The numba-progress package is actually optional. When present, a progress bar will be shown during the noise generation.
API
looping_animated_2D_image(...)
Generates a stack of seamlessly-looping animated 2D raster images drawn from 4D OpenSimplex noise.
The first two OpenSimplex dimensions are used to describe a plane that gets projected onto a 2D raster image. The last two dimensions are used to describe a circle in time.
- Args:
- N_frames (int, default = 200)
Number of time frames
- N_pixels_x (int, default = 1000)
Number of pixels on the x-axis
- N_pixels_y (int | None, default = None)
Number of pixels on the y-axis. When set to None N_pixels_y will be set equal to N_pixels_x.
- t_step (float, default = 0.1)
Time step
- x_step (float, default = 0.01)
Spatial step in the x-direction
- y_step (float | None, default = None)
Spatial step in the y-direction. When set to None y_step will be set equal to x_step.
- dtype (type, default = numpy.double)
Return type of the noise array elements. To reduce the memory footprint one can change from the default numpy.double to e.g. numpy.float32.
- seed (int, default = 3)
Seed value for the OpenSimplex noise
- verbose (bool, default = True)
Print ‘Generating noise…’ to the terminal? If the numba_progress package is present a progress bar will also be shown.
- Returns:
The 2D image stack as 3D array [time, y-pixel, x-pixel] containing the OpenSimplex noise values as floating points. The output is garantueed to be in the range [-1, 1], but the exact extrema cannot be known a-priori and are probably quite smaller than [-1, 1].

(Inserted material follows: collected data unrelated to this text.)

**src/rtl/clkctl_pkg.sv**
```systemverilog
package clkctl_pkg;

  typedef enum logic [1:0] {
    A_CTL  = 2'd0,
    A_CFG  = 2'd1,
    A_KEY  = 2'd2,
    A_STAT = 2'd3
  } reg_addr_e;

  localparam logic [7:0] KEY_FIRST  = 8'hAA;
  localparam logic [7:0] KEY_SECOND = 8'h55;

  localparam int CFG_DIV_LSB  = 16;
  localparam int STAT_MUL_LSB = 8;
  localparam int STAT_DIV_LSB = 16;

  typedef enum logic {KS_IDLE, KS_ARMED} key_state_e;

  // connect is granted only on top of an already running, locked PLL
  function automatic logic conn_grant(input logic req_conn, input logic req_en,
                                      input logic cur_en, input logic lock);
    return req_conn & req_en & cur_en & lock;
  endfunction

endpackage

```
**src/rtl/clkctl_key_chk.sv**
```systemverilog
module clkctl_key_chk
  import clkctl_pkg::*;
(
  input  logic       clk,
  input  logic       rst_n,
  input  logic       access,
  input  logic       key_wr,
  input  logic [7:0] key_val,
  output logic       commit,
  output logic       armed
);

  key_state_e state, state_nxt;

  always_comb begin
    state_nxt = state;
    commit    = 1'b0;
    if (access) begin
      if (state == KS_ARMED && key_wr && key_val == KEY_SECOND) begin
        commit    = 1'b1;
        state_nxt = KS_IDLE;
      end else if (state == KS_IDLE && key_wr && key_val == KEY_FIRST) begin
        state_nxt = KS_ARMED;
      end else begin
        state_nxt = KS_IDLE;
      end
    end
  end

  always_ff @(posedge clk) begin
    if (!rst_n) state <= KS_IDLE;
    else        state <= state_nxt;
  end

  assign armed = (state == KS_ARMED);

  AST_COMMIT_ONLY_ARMED: assert property (@(posedge clk) disable iff (!rst_n)
    commit |-> armed);

  AST_KEY_ABORT: assert property (@(posedge clk) disable iff (!rst_n)
    (armed && access && !commit) |=> !armed);

  AST_IDLE_HOLDS: assert property (@(posedge clk) disable iff (!rst_n)
    (armed && !access) |=> armed);

endmodule

```
**src/rtl/clkctl_active_regs.sv**
```systemverilog
module clkctl_active_regs
  import clkctl_pkg::*;
#(
  parameter int MUL_W = 8,
  parameter int DIV_W = 5
) (
  input  logic             clk,
  input  logic             rst_n,
  input  logic             commit,
  input  logic             pd,
  input  logic             lock,
  input  logic             stg_en,
  input  logic             stg_conn,
  input  logic [MUL_W-1:0] stg_mul,
  input  logic [DIV_W-1:0] stg_div,
  output logic             act_en,
  output logic             act_conn,
  output logic [MUL_W-1:0] act_mul,
  output logic [DIV_W-1:0] act_div
);

  always_ff @(posedge clk) begin
    if (!rst_n) begin
      act_en   <= 1'b0;
      act_conn <= 1'b0;
      act_mul  <= '0;
      act_div  <= '0;
    end else begin
      if (commit) begin
        act_mul  <= stg_mul;
        act_div  <= stg_div;
        act_en   <= stg_en;
        act_conn <= conn_grant(stg_conn, stg_en, act_en, lock);
      end
      if (pd) begin
        act_en   <= 1'b0;
        act_conn <= 1'b0;
      end
    end
  end

  AST_LIVE_NEEDS_COMMIT: assert property (@(posedge clk) disable iff (!rst_n)
    !$stable({act_en, act_conn, act_mul, act_div}) |-> ($past(commit) || $past(pd)));

  AST_CONN_NEEDS_EN: assert property (@(posedge clk) disable iff (!rst_n)
    act_conn |-> act_en);

  AST_CONN_RISE_LOCKED: assert property (@(posedge clk) disable iff (!rst_n)
    $rose(act_conn) |-> ($past(lock) && $past(act_en)));

  AST_PD_FORCES_OFF: assert property (@(posedge clk) disable iff (!rst_n)
    pd |=> (!act_en && !act_conn));

endmodule

```
**src/rtl/clkctl_feed_regs.sv**
```systemverilog
module clkctl_feed_regs
  import clkctl_pkg::*;
#(
  parameter int MUL_W = 8,   // 1..8
  parameter int DIV_W = 5    // 1..8
) (
  input  logic             clk,
  input  logic             rst_n,
  input  logic             bus_sel,
  input  logic             bus_wr,
  input  logic [1:0]       bus_addr,
  input  logic [31:0]      bus_wdata,
  output logic [31:0]      bus_rdata,
  input  logic             pll_lock,
  input  logic             pwr_down,
  output logic             pll_en,
  output logic             pll_conn,
  output logic [MUL_W-1:0] pll_mul,
  output logic [DIV_W-1:0] pll_div
);

  localparam int CFG_DIV_MSB = CFG_DIV_LSB + DIV_W - 1;

  logic             stg_en, stg_conn;
  logic [MUL_W-1:0] stg_mul;
  logic [DIV_W-1:0] stg_div;
  logic             act_en, act_conn;
  logic [MUL_W-1:0] act_mul;
  logic [DIV_W-1:0] act_div;
  logic             commit, armed;
  logic             wr_ctl, wr_cfg, wr_key;
  logic             unused_wdata;

  assign unused_wdata = ^bus_wdata;

  assign wr_ctl = bus_sel & bus_wr & (bus_addr == A_CTL);
  assign wr_cfg = bus_sel & bus_wr & (bus_addr == A_CFG);
  assign wr_key = bus_wr & (bus_addr == A_KEY);

  always_ff @(posedge clk) begin
    if (!rst_n) begin
      stg_en   <= 1'b0;
      stg_conn <= 1'b0;
      stg_mul  <= '0;
      stg_div  <= '0;
    end else begin
      if (wr_ctl) begin
        stg_en   <= bus_wdata[0];
        stg_conn <= bus_wdata[1];
      end
      if (wr_cfg) begin
        stg_mul <= bus_wdata[MUL_W-1:0];
        stg_div <= bus_wdata[CFG_DIV_MSB:CFG_DIV_LSB];
      end
    end
  end

  clkctl_key_chk u_key (
    .clk     (clk),
    .rst_n   (rst_n),
    .access  (bus_sel),
    .key_wr  (wr_key),
    .key_val (bus_wdata[7:0]),
    .commit  (commit),
    .armed   (armed)
  );

  clkctl_active_regs #(.MUL_W(MUL_W), .DIV_W(DIV_W)) u_act (
    .clk      (clk),
    .rst_n    (rst_n),
    .commit   (commit),
    .pd       (pwr_down),
    .lock     (pll_lock),
    .stg_en   (stg_en),
    .stg_conn (stg_conn),
    .stg_mul  (stg_mul),
    .stg_div  (stg_div),
    .act_en   (act_en),
    .act_conn (act_conn),
    .act_mul  (act_mul),
    .act_div  (act_div)
  );

  assign pll_en   = act_en   & ~pwr_down;
  assign pll_conn = act_conn & ~pwr_down;
  assign pll_mul  = act_mul;
  assign pll_div  = act_div;

  always_comb begin
    bus_rdata = '0;
    unique case (bus_addr)
      A_CTL: begin
        bus_rdata[0] = stg_en;
        bus_rdata[1] = stg_conn;
      end
      A_CFG: begin
        bus_rdata[MUL_W-1:0]               = stg_mul;
        bus_rdata[CFG_DIV_MSB:CFG_DIV_LSB] = stg_div;
      end
      A_KEY: bus_rdata = '0;
      A_STAT: begin
        bus_rdata[0]                    = act_en;
        bus_rdata[1]                    = act_conn;
        bus_rdata[2]                    = pll_lock;
        bus_rdata[STAT_MUL_LSB +: MUL_W] = act_mul;
        bus_rdata[STAT_DIV_LSB +: DIV_W] = act_div;
      end
      default: bus_rdata = '0;
    endcase
  end

  AST_STAGE_NOT_LIVE: assert property (@(posedge clk) disable iff (!rst_n)
    ((wr_ctl || wr_cfg) && !pwr_down) |=> $stable({pll_en, pll_conn, pll_mul, pll_div}));

endmodule

```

looping_animated_closed_1D_curve(...)
Generates a stack of seamlessly-looping animated 1D curves, each curve in turn also closing up seamlessly back-to-front, drawn from 4D OpenSimplex noise.
The first two OpenSimplex dimensions are used to describe a circle that gets projected onto a 1D curve. The last two dimensions are used to describe a circle in time.
- Args:
- N_frames (int, default = 200)
Number of time frames
- N_pixels_x (int, default = 1000)
Number of pixels of the curve
- t_step (float, default = 0.1)
Time step
- x_step (float, default = 0.01)
Spatial step in the x-direction
- dtype (type, default = numpy.double)
Return type of the noise array elements. To reduce the memory footprint one can change from the default numpy.double to e.g. numpy.float32.
- seed (int, default = 3)
Seed value for the OpenSimplex noise
- verbose (bool, default = True)
Print ‘Generating noise…’ to the terminal? If the numba_progress package is present a progress bar will also be shown.
- Returns:
The 1D curve stack as 2D array [time, x-pixel] containing the OpenSimplex noise values as floating points. The output is garantueed to be in the range [-1, 1], but the exact extrema cannot be known a-priori and are probably quite smaller than [-1, 1].
tileable_2D_image(...)
Generates a seamlessly-tileable 2D raster image drawn from 4D OpenSimplex noise.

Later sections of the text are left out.